Thank you in advance for helping me!

2. Feb 4, 2007

turdferguson

There are 2 components of acceleration. Find 1 with a kinematic and the other with the equation for centripetal acceleration. Then resolve the vectors to find magnitude and acceleration

3. Feb 4, 2007

darkmagicianoc

Ok. So do I use the kinematic equation: r(final) = r(initial) + Vi(t) +.5a(t^2)? When I do I get -2m/s^2.

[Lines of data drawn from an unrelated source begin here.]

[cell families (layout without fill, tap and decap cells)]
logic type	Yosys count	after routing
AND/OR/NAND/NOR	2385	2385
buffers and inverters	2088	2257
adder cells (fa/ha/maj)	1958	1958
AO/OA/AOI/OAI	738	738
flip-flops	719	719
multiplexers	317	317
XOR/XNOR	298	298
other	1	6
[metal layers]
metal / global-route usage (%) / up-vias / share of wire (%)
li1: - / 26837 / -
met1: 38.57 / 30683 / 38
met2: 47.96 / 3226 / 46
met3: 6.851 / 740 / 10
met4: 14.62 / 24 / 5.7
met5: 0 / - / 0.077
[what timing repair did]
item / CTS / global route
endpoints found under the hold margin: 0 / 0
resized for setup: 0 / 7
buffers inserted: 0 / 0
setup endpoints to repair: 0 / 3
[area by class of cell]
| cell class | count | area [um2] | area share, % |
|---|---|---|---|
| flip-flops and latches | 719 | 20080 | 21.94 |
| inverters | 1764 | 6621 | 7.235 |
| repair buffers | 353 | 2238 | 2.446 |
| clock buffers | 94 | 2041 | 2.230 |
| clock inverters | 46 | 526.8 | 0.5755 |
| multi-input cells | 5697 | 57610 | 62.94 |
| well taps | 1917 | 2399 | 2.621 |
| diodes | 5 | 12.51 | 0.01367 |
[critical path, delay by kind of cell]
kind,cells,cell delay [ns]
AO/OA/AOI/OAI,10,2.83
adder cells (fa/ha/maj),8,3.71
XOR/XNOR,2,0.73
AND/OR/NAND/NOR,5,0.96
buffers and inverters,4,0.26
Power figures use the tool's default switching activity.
`config.mk`:
```
export PLATFORM = sky130hd
export DESIGN_NAME = acsm_front
export DESIGN_NICKNAME = d
export VERILOG_FILES = /design/src/design/acsm_pkg.sv /design/src/design/acsm_front.sv
export SDC_FILE = /design/constraint.sdc
export NUM_CORES = 1
export LEC_CHECK = 0
export BUFFER_PORTS_ARGS = -buffer_cell sky130_fd_sc_hd__buf_2
export CELL_PAD_IN_SITES_DETAIL_PLACEMENT = 0
export CELL_PAD_IN_SITES_GLOBAL_PLACEMENT = 1
export CORE_AREA = 2 2 159 277
export CTS_BUF_LIST = sky130_fd_sc_hd__clkbuf_8
export DETAILED_ROUTE_END_ITERATION = 12
export DIE_AREA = 0 0 161 279
export MAX_ROUTING_LAYER = met4
export PLACE_DENSITY = 0.89
export SETUP_SLACK_MARGIN = 0.3
export SLEW_MARGIN = 20
export SYNTH_ARGS = -nofsm -noshare
export SYNTH_HDL_FRONTEND = slang
export SYNTH_SLANG_ARGS = --single-unit
```
`constraint.sdc`:
```
create_clock -name i_clk -period 15.8 [get_ports i_clk]
set_clock_uncertainty 0.2 [all_clocks]
set_input_delay 1.58 -clock i_clk [delete_from_list [all_inputs] [get_ports i_clk]]
set_output_delay 1.58 -clock i_clk [all_outputs]
set_load 0.005 [all_outputs]
```
`src/design/acsm_pkg.sv`:
```
// shared types, constants and curve tables for the clip / saturate / meter block
// used by every module of the block; depends on nothing
package acsm_pkg;

    localparam int LOG_DEPTH = 256;
    localparam int IDX_W     = $clog2(LOG_DEPTH + 1);

    localparam logic [22:0] ONE_Q22     = 23'd4194304;
    localparam logic [27:0] ONE_Q20     = 28'd1048576;
    localparam logic [15:0] EXP_LINEAR  = 16'd4096;
    localparam logic [15:0] RESET_GAIN  = 16'd4096;
    localparam logic [8:0]  TINY_SHIFT  = 9'd23;
    localparam logic [47:0] SUM_MAX     = 48'hFFFF_FFFF_FFFF;
    localparam logic [31:0] TALLY_MAX   = 32'hFFFF_FFFF;

    localparam logic [1:0] CFG_VOLUME_GAIN    = 2'd0;
    localparam logic [1:0] CFG_CURVE_EXPONENT = 2'd1;

    typedef struct packed {
        logic signed [23:0] sample_in;
        logic               frame_last;
    } t_in_item;

    typedef struct packed {
        logic signed [23:0] sample_out;
        logic               was_clipped;
        logic               frame_done;
        logic [27:0]        frame_overshoot;
        logic [47:0]        overshoot_total;
        logic [31:0]        frames_counted;
    } t_out_item;

    // everything but the curve input, carried alongside the curve pipeline
    typedef struct packed {
        logic        neg_out;
        logic        was_clipped;
        logic        frame_done;
        logic [27:0] frame_overshoot;
        logic [47:0] overshoot_total;
        logic [31:0] frames_counted;
    } t_meta;

    typedef struct packed {
        logic [22:0] mag_q22;
        t_meta       meta;
    } t_mid;

    typedef logic [31:0] t_tab [LOG_DEPTH + 1];

    function automatic longint unsigned isqrt64(input longint unsigned v_in);
        longint unsigned v;
        longint unsigned res;
        longint unsigned bitv;
        v    = v_in;
        res  = 0;
        bitv = 64'd1 << 62;
        while (bitv > v) bitv = bitv >> 2;
        while (bitv != 0) begin
            if (v >= res + bitv) begin
                v   = v - (res + bitv);
                res = (res >> 1) + bitv;
            end else begin
                res = res >> 1;
            end
            bitv = bitv >> 2;
        end
        return res;
    endfunction

    // y in Q.30 within [1,2), result is the fractional log2 in Q.24
    function automatic longint unsigned log2_frac(input longint unsigned y_in);
        longint unsigned y;
        longint unsigned r;
        y = y_in;
        r = 0;
        for (int b = 0; b < 24; b++) begin
            y = (y * y) >> 30;
            r = r << 1;
            if (y >= (64'd1 << 31)) begin
                y = y >> 1;
                r = r | 64'd1;
            end
        end
        return r;
    endfunction

    function automatic t_tab build_lg();
        t_tab            tab;
        longint unsigned ii;
        for (int i = 0; i < LOG_DEPTH; i++) begin
            ii     = longint'(i);
            tab[i] = 32'(log2_frac((64'd1 << 30) + ((ii << 30) / LOG_DEPTH)));
        end
        tab[LOG_DEPTH] = 32'd1 << 24;
        return tab;
    endfunction

    function automatic t_tab build_ex();
        t_tab            tab;
        longint unsigned roots [25];
        longint unsigned ii;
        longint unsigned f;
        longint unsigned v;
        roots[0] = 64'd1 << 31;
        for (int k = 1; k <= 24; k++) roots[k] = isqrt64(roots[k - 1] << 30);
        for (int i = 0; i < LOG_DEPTH; i++) begin
            ii = longint'(i);
            f  = (ii << 24) / LOG_DEPTH;
            v  = 64'd1 << 30;
            for (int k = 1; k <= 24; k++) begin
                if (((f >> (24 - k)) & 64'd1) != 0) begin
                    v = (v * roots[k] + (64'd1 << 29)) >> 30;
                end
            end
            tab[i] = 32'(v);
        end
        tab[LOG_DEPTH] = 32'd1 << 31;
        return tab;
    endfunction

    localparam t_tab LG_TAB = build_lg();
    localparam t_tab EX_TAB = build_ex();

endpackage

```
`src/design/acsm_front.sv`:
```
// front part: volume scaling, clip detection and the frame overshoot meter
// depends on acsm_pkg
module acsm_front (
    input  logic              i_clk,
    input  logic              i_rst_n,
    input  logic              i_valid,
    output logic              o_ready,
    input  acsm_pkg::t_in_item i_data,
    input  logic [15:0]       i_volume_gain,
    output logic              o_push,
    output acsm_pkg::t_mid    o_push_data,
    input  logic              i_full
);

    logic        r_v;
    logic [27:0] r_mag;
    logic        r_neg;
    logic        r_last;
    logic [27:0] r_peak;
    logic [47:0] r_sum;
    logic [31:0] r_tally;

    logic [23:0] absin;
    logic [39:0] prod;
    logic        clip;
    logic [27:0] peak_new;
    logic [48:0] sum_wide;
    logic [47:0] n_sum;
    logic [31:0] n_tally;
    logic [27:0] clipped;

    assign o_push  = r_v && !i_full;
    assign o_ready = !r_v || o_push;

    assign absin = i_data.sample_in[23] ? (~i_data.sample_in + 24'd1) : i_data.sample_in;
    assign prod  = 40'(absin) * 40'(i_volume_gain);

    always_comb begin
        clip     = r_mag > acsm_pkg::ONE_Q20;
        clipped  = clip ? acsm_pkg::ONE_Q20 : r_mag;
        peak_new = (clip && r_mag > r_peak) ? r_mag : r_peak;
        sum_wide = {1'b0, r_sum} + 49'(peak_new);
        n_sum    = r_sum;
        n_tally  = r_tally;
        if (r_last) begin
            n_sum   = sum_wide[48] ? acsm_pkg::SUM_MAX : sum_wide[47:0];
            n_tally = (r_tally == acsm_pkg::TALLY_MAX) ? r_tally : r_tally + 32'd1;
        end
        o_push_data.mag_q22              = {clipped[20:0], 2'b00};
        o_push_data.meta.neg_out         = r_neg && (r_mag != 28'd0);
        o_push_data.meta.was_clipped     = clip;
        o_push_data.meta.frame_done      = r_last;
        o_push_data.meta.frame_overshoot = peak_new;
        o_push_data.meta.overshoot_total = n_sum;
        o_push_data.meta.frames_counted  = n_tally;
    end

    always_ff @(posedge i_clk) begin
        if (!i_rst_n) begin
            r_v     <= 1'b0;
            r_peak  <= '0;
            r_sum   <= '0;
            r_tally <= '0;
        end else begin
            if (o_ready) begin
                r_v <= i_valid;
            end
            if (o_push) begin
                r_peak  <= r_last ? 28'd0 : peak_new;
                r_sum   <= n_sum;
                r_tally <= n_tally;
            end
        end
    end

    always_ff @(posedge i_clk) begin
        if (o_ready && i_valid) begin
            r_mag  <= prod[39:12];
            r_neg  <= i_data.sample_in[23];
            r_last <= i_data.frame_last;
        end
    end

endmodule

```
==> metrics.md <==
| Metric | Value |
|---|---|
| Outcome | complete, no violations |
| Crit path max-delay cell type | fa_1 |
| Post-Syn Area | 21970 um2 |
| N_diodes | 0 |
| Worst Setup Path Type | in2reg |
| CP max stage delay | 0.55 ns |
| Cell family contributing the most delay on the critical path | adder cells |
| Final wirelength | 63370 um |
| Cell mode on critical path | fa_1 |
| Number of synthesized flops with an enable pin | 30 |
| Syn Inst Count | 2596 |
| Post-synth ARST share | 0% |
| Worst EP arrival | 9.94 ns |
| Distinct cells, synth | 72 |
| Setup Buffers After CTS | 0 |
| Clock-pin slew on the worst setup and hold paths | 0.08 ns |
| Final net count | 3203 |
| Crit end category | flop |
| Initial Util | 51.65% |
| Hpwl dp | 51100 um |
| #FFs+latches synth | 139 |
| CTS tree | built |
| Avg Inst Size Synth | approximately 8.5 um2 |
| Launching point of the worst reg2reg path | r_mag[21] |
| Share of cells above drive strength 1 | 10.97% |
| Die width | 161 um |
| TNS Setup | 0 ns |
| Longest Clk Path Bufs | 2 |
| Die height | 279 um |
| Final period utilization | 62.78% |
| Total global routing overflow | 0 |
| Antenna viol nets, final | 0 |
| Slew margin rel. | 26.35% |
| Cell row count | 100 |
| Sequential Area | 3083 um2 |
| WP data required | 15.82 ns |
| Final setup violation count | 0 |
| Slew Limit Fails | 0 |
| Critical path startpoint category | primary input |
| Total GRT Usage | 29.60% |
| Number of max-cap violations | 0 |
| Max Freq | 100.8 MHz |
| Sequential-to-total area share from yosys stat | 14.03% |
| Placer Congestion | around 0.95 |
| WHS Endpoint | r_sum[10] |
| Initial antenna violation count | 0 |
| Synth top area cells | fa_1 28%, dfxtp_1 9.9%, ha_1 9.5% |
| P&R area growth vs syn | 8.690% |
| Multi-input combinational cell area | roughly 17000 um2 |
| Vias in the first global route | 19840 |
| Core area | 42540 um2 |
| I/O Buffers | approximately 180 |
| First-pass GRT wire length | 102400 um |
| Worst reg2reg endpoint | r_sum[47] |
| R2r setup slk | a little under 9 ns |
| Die area | 44920 um2 |
| Most used flip-flop cell after synthesis | dfxtp_1 |
| Most frequent cell after synthesis | inv_1 |
| Top post-synthesis cells by count | 379 x inv_1, 309 x nand2_1, 306 x fa_1 |
| Min-Delay Path Class | reg2reg |
| Drt pass-1 iters | 6 |
| Worst reg-to-reg path cell count | 21 |
| Drt drc | 0 |
| CTS Sinks | 139 |
| Yosys warns | 0 |
| Post-synth top area share | 27.88% |
| Final Hold Violating Endpoints | 0 |
| Period minus WS final | 9.919 ns |
| Slew @ Worst Pin | 1.105 ns |
| Unrepaired setup endpoints after global routing | no |
| Clock Latency Late Sink | 0.48 ns |
| Critical Path Fanout Max | 19 |
| Area leader, netlist | fa_1 |
| Drt via density | 5.770 |
| Worst Min Path Start | r_sum[10] |
| Pin count of the biggest net entering global routing | 67 |
| Hold Crit Depth | 2 |
| Worst path bufs/invs | 7 |
| Wirelength per Cell | just under 20 um |
| Resized cells post-CTS | 0 |
| I/O pin cnt | 181 |
| H-tree depth | 4 |
| Fillers | 3977 |
| CTS Hold Bufs | 0 |
| Vias post-DR | 18810 |
| Root Driver | clkbuf_8 |
| TritonCTS Buffers | 17 |
| Iter 0 DRT Violations | 1300 |
[kinds of logic after synthesis]
logic type | after synthesis | share of synthesized area [%]
multiplexers | 36 | 1.811
XOR/XNOR | 137 | 5.461
other | 1 | 0.01707
buffers and inverters | 519 | 8.991
adder cells (fa/ha/maj) | 473 | 37.39
AND/OR/NAND/NOR | 884 | 19.88
flip-flops | 139 | 14.03
AO/OA/AOI/OAI | 407 | 12.42
[worst register-to-register path: stages, from the launching register on]
cell       delay, ns
edfxtp_1        0.46
ha_1            0.35
a21o_1          0.18
a21o_1          0.16
a21oi_1         0.21
nor2_1          0.06
a2111oi_0       0.64
buf_4           0.24
a311o_1         0.15
buf_4           0.39
mux2i_1         0.43
inv_1           0.13
ha_1            0.32
a211oi_1        0.07
o21a_1          0.26
a211oi_1        0.61
o311ai_0        0.27
buf_4           0.21
o21a_1          0.30
nor4_2          0.90
nand2_1         0.21
o31ai_1         0.29
[metrics by stage]
stage	instance area (um2)	util, %	cells	worst slack (ns)	hold slack [ns]
detailed placement	23350	54.90	3226	5.313	0.3024
global placement	23350	54.90	3226	5.550	0.2844
finish	23880	56.14	3259	5.881	0.3237
CTS	23850	56.07	3258	5.839	0.3257
global route	23880	56.14	3259	5.345	0.3495
floorplan	21980	-	2597	6.200	0.2742
[routing by layer]
layer / vias up / GRT usage, % / wire length, um
met5: - / - / 0
met4: 0 / 12.52 / 2911
met3: 195 / 3.209 / 2897
met2: 657 / 56.18 / 34760
met1: 9304 / 30.62 / 22810
li1: 8649 / - / -
[layout by cell type (no fill, tap or decap), drive strengths merged, types with 11 or more instances in the layout]
cell type and n:
buf 208, edfxtp 30, nand4 40, mux2 30
xor2 47, ha 167, a32o 28, and2 192
or3 12, o21bai 13, nand2 309, a211oi 23
o21ai 74, nor2b 13, nor3 27, nor2 149
clkbuf 19, o21a 15, inv 381, nand2b 11
o211ai 11, xnor2 90, a21oi 125, fa 306
and3 36, a21o 46, nor4 20, nand3 50
dfxtp 109
[flip-flops by register name, summed over array words and instances (netlist names)]
name / flops
r_last: 1
r_mag: 28
r_neg: 1
r_peak: 28
r_sum: 48
r_tally: 32
r_v: 1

I know centripital acceleration is (v^2)/r. But do I use the 13.89m/s (50km/h converted)?

4. Feb 4, 2007

darkmagicianoc

I am still very lost! Can someone please further help me!

5. Feb 4, 2007

darkmagicianoc

I figured it out!!!! You use the formula Vf= Vi + at to find the acceleration, then use the formula a(centripital) = (v^2)/r. Then you find the acceleration by the formula: a = [(a^2) + (a(centripital))^2]^1/2

6. Feb 4, 2007

PhanthomJay

The kinematic equation applies to the tangential deceleration along the curved bend. You are not given the distance traveled along that bend. But you are given the time and change in speed. Can you find another equation of kinematics that will give you the tangential deceleration without knowing the tangential displacement?

7. Feb 4, 2007

darkmagicianoc

Thank you for all of your help!!!

8. Feb 4, 2007

PhanthomJay

yes! That gives you the magnitude of the acceleration. What about its direction? BTW, this is non-uniform circular motion.